[src/rtl/btn_uart_arbiter.sv]
// Latches button event pulses and shares one UART transmitter between them, round-robin.
// Optional `define BTN_ARB_OVF_EN adds a sticky overflow flag (o_overflow, cleared by i_ovf_clr).
//
// state       | meaning
// S_IDLE      | no transfer; grant next pending channel once TX is free
// S_WAIT_BUSY | start issued; waiting for TX busy to rise, bounded by BUSY_TMO cycles
// S_WAIT_DONE | TX shifting the byte out; waiting for busy to fall
module btn_uart_arbiter #(
   parameter int         N_BTN     = 4,
   parameter logic [7:0] BASE_CHAR = 8'h30,
   parameter int         BUSY_TMO  = 16
) (
   input  logic             clk,
   input  logic             reset,
   input  logic [N_BTN-1:0] i_btn_pulse,
   input  logic             i_tx_busy,
   output logic             o_tx_start,
   output logic [7:0]       o_tx_data,
   output logic [N_BTN-1:0] o_grant,
   output logic [N_BTN-1:0] o_pending
`ifdef BTN_ARB_OVF_EN
   ,
   output logic             o_overflow,
   input  logic             i_ovf_clr
`endif
);
   localparam int PW = (N_BTN > 1) ? $clog2(N_BTN) : 1;
   localparam int CW = $clog2(BUSY_TMO + 1);

   typedef enum logic [1:0] {S_IDLE, S_WAIT_BUSY, S_WAIT_DONE} state_t;

   state_t           state, state_nxt;
   logic [N_BTN-1:0] pending, pending_nxt, grant_nxt, clr_mask, sel_oh;
   logic [PW-1:0]    rr_ptr, rr_nxt, sel_idx, idx_w;
   logic [CW-1:0]    tmo_cnt, tmo_nxt;
   logic             start_nxt, found;
   logic [7:0]       data_nxt;
   int               idx;

   // Round-robin search: first pending bit at or after rr_ptr, wrapping.
   always_comb begin
      found   = 1'b0;
      sel_idx = '0;
      idx     = 0;
      idx_w   = '0;
      for (int k = 0; k < N_BTN; k++) begin
         idx = int'(rr_ptr) + k;
         if (idx >= N_BTN) idx = idx - N_BTN;
         idx_w = PW'(idx);
         if (!found && pending[idx_w]) begin
            found   = 1'b1;
            sel_idx = idx_w;
         end
      end
      sel_oh          = '0;
      sel_oh[sel_idx] = 1'b1;
   end

   always_comb begin
      state_nxt = state;
      grant_nxt = o_grant;
      start_nxt = 1'b0;
      data_nxt  = o_tx_data;
      rr_nxt    = rr_ptr;
      tmo_nxt   = tmo_cnt;
      clr_mask  = '0;
      case (state)
         S_IDLE: begin
            if (found && !i_tx_busy) begin
               clr_mask  = sel_oh;
               grant_nxt = sel_oh;
               data_nxt  = BASE_CHAR + 8'(sel_idx);
               start_nxt = 1'b1;
               rr_nxt    = (sel_idx == PW'(N_BTN - 1)) ? '0 : sel_idx + PW'(1);
               tmo_nxt   = CW'(BUSY_TMO);
               state_nxt = S_WAIT_BUSY;
            end
         end
         S_WAIT_BUSY: begin
            if (i_tx_busy) begin
               state_nxt = S_WAIT_DONE;
            end else if (tmo_cnt <= CW'(1)) begin
               // Busy never came: the byte is dropped, not re-queued.
               state_nxt = S_IDLE;
               grant_nxt = '0;
            end else begin
               tmo_nxt = tmo_cnt - CW'(1);
            end
         end
         S_WAIT_DONE: begin
            if (!i_tx_busy) begin
               state_nxt = S_IDLE;
               grant_nxt = '0;
            end
         end
         default: begin
            state_nxt = S_IDLE;
            grant_nxt = '0;
         end
      endcase
      // A pulse arriving on the bit being granted re-arms it for a later send.
      pending_nxt = (pending & ~clr_mask) | i_btn_pulse;
   end

   always_ff @(posedge clk) begin
      if (!reset) begin
         state      <= S_IDLE;
         pending    <= '0;
         o_grant    <= '0;
         rr_ptr     <= '0;
         o_tx_start <= 1'b0;
         o_tx_data  <= 8'h00;
         tmo_cnt    <= '0;
      end else begin
         state      <= state_nxt;
         pending    <= pending_nxt;
         o_grant    <= grant_nxt;
         rr_ptr     <= rr_nxt;
         o_tx_start <= start_nxt;
         o_tx_data  <= data_nxt;
         tmo_cnt    <= tmo_nxt;
      end
   end

   assign o_pending = pending;

`ifdef BTN_ARB_OVF_EN
   logic ovf_set;

   assign ovf_set = (|(i_btn_pulse & pending & ~clr_mask)) ||
                    ((state == S_WAIT_BUSY) && !i_tx_busy && (tmo_cnt <= CW'(1)));

   // Set beats clear when both happen in the same cycle.
   always_ff @(posedge clk) begin
      if (!reset)          o_overflow <= 1'b0;
      else if (ovf_set)    o_overflow <= 1'b1;
      else if (i_ovf_clr)  o_overflow <= 1'b0;
   end
`endif

endmodule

■ EXERCISE BRIEF
Please output every line shown above exactly.

■ RESPONSE TO THIS EXERCISE
[src/rtl/btn_uart_arbiter.sv]
// Latches button event pulses and shares one UART transmitter between them, round-robin.
// Optional `define BTN_ARB_OVF_EN adds a sticky overflow flag (o_overflow, cleared by i_ovf_clr).
//
// state       | meaning
// S_IDLE      | no transfer; grant next pending channel once TX is free
// S_WAIT_BUSY | start issued; waiting for TX busy to rise, bounded by BUSY_TMO cycles
// S_WAIT_DONE | TX shifting the byte out; waiting for busy to fall
module btn_uart_arbiter #(
   parameter int         N_BTN     = 4,
   parameter logic [7:0] BASE_CHAR = 8'h30,
   parameter int         BUSY_TMO  = 16
) (
   input  logic             clk,
   input  logic             reset,
   input  logic [N_BTN-1:0] i_btn_pulse,
   input  logic             i_tx_busy,
   output logic             o_tx_start,
   output logic [7:0]       o_tx_data,
   output logic [N_BTN-1:0] o_grant,
   output logic [N_BTN-1:0] o_pending
`ifdef BTN_ARB_OVF_EN
   ,
   output logic             o_overflow,
   input  logic             i_ovf_clr
`endif
);
   localparam int PW = (N_BTN > 1) ? $clog2(N_BTN) : 1;
   localparam int CW = $clog2(BUSY_TMO + 1);

   typedef enum logic [1:0] {S_IDLE, S_WAIT_BUSY, S_WAIT_DONE} state_t;

   state_t           state, state_nxt;
   logic [N_BTN-1:0] pending, pending_nxt, grant_nxt, clr_mask, sel_oh;
   logic [PW-1:0]    rr_ptr, rr_nxt, sel_idx, idx_w;
   logic [CW-1:0]    tmo_cnt, tmo_nxt;
   logic             start_nxt, found;
   logic [7:0]       data_nxt;
   int               idx;

   // Round-robin search: first pending bit at or after rr_ptr, wrapping.
   always_comb begin
      found   = 1'b0;
      sel_idx = '0;
      idx     = 0;
      idx_w   = '0;
      for (int k = 0; k < N_BTN; k++) begin
         idx = int'(rr_ptr) + k;
         if (idx >= N_BTN) idx = idx - N_BTN;
         idx_w = PW'(idx);
         if (!found && pending[idx_w]) begin
            found   = 1'b1;
            sel_idx = idx_w;
         end
      end
      sel_oh          = '0;
      sel_oh[sel_idx] = 1'b1;
   end

   always_comb begin
      state_nxt = state;
      grant_nxt = o_grant;
      start_nxt = 1'b0;
      data_nxt  = o_tx_data;
      rr_nxt    = rr_ptr;
      tmo_nxt   = tmo_cnt;
      clr_mask  = '0;
      case (state)
         S_IDLE: begin
            if (found && !i_tx_busy) begin
               clr_mask  = sel_oh;
               grant_nxt = sel_oh;
               data_nxt  = BASE_CHAR + 8'(sel_idx);
               start_nxt = 1'b1;
               rr_nxt    = (sel_idx == PW'(N_BTN - 1)) ? '0 : sel_idx + PW'(1);
               tmo_nxt   = CW'(BUSY_TMO);
               state_nxt = S_WAIT_BUSY;
            end
         end
         S_WAIT_BUSY: begin
            if (i_tx_busy) begin
               state_nxt = S_WAIT_DONE;
            end else if (tmo_cnt <= CW'(1)) begin
               // Busy never came: the byte is dropped, not re-queued.
               state_nxt = S_IDLE;
               grant_nxt = '0;
            end else begin
               tmo_nxt = tmo_cnt - CW'(1);
            end
         end
         S_WAIT_DONE: begin
            if (!i_tx_busy) begin
               state_nxt = S_IDLE;
               grant_nxt = '0;
            end
         end
         default: begin
            state_nxt = S_IDLE;
            grant_nxt = '0;
         end
      endcase
      // A pulse arriving on the bit being granted re-arms it for a later send.
      pending_nxt = (pending & ~clr_mask) | i_btn_pulse;
   end

   always_ff @(posedge clk) begin
      if (!reset) begin
         state      <= S_IDLE;
         pending    <= '0;
         o_grant    <= '0;
         rr_ptr     <= '0;
         o_tx_start <= 1'b0;
         o_tx_data  <= 8'h00;
         tmo_cnt    <= '0;
      end else begin
         state      <= state_nxt;
         pending    <= pending_nxt;
         o_grant    <= grant_nxt;
         rr_ptr     <= rr_nxt;
         o_tx_start <= start_nxt;
         o_tx_data  <= data_nxt;
         tmo_cnt    <= tmo_nxt;
      end
   end

   assign o_pending = pending;

`ifdef BTN_ARB_OVF_EN
   logic ovf_set;

   assign ovf_set = (|(i_btn_pulse & pending & ~clr_mask)) ||
                    ((state == S_WAIT_BUSY) && !i_tx_busy && (tmo_cnt <= CW'(1)));

   // Set beats clear when both happen in the same cycle.
   always_ff @(posedge clk) begin
      if (!reset)          o_overflow <= 1'b0;
      else if (ovf_set)    o_overflow <= 1'b1;
      else if (i_ovf_clr)  o_overflow <= 1'b0;
   end
`endif

endmodule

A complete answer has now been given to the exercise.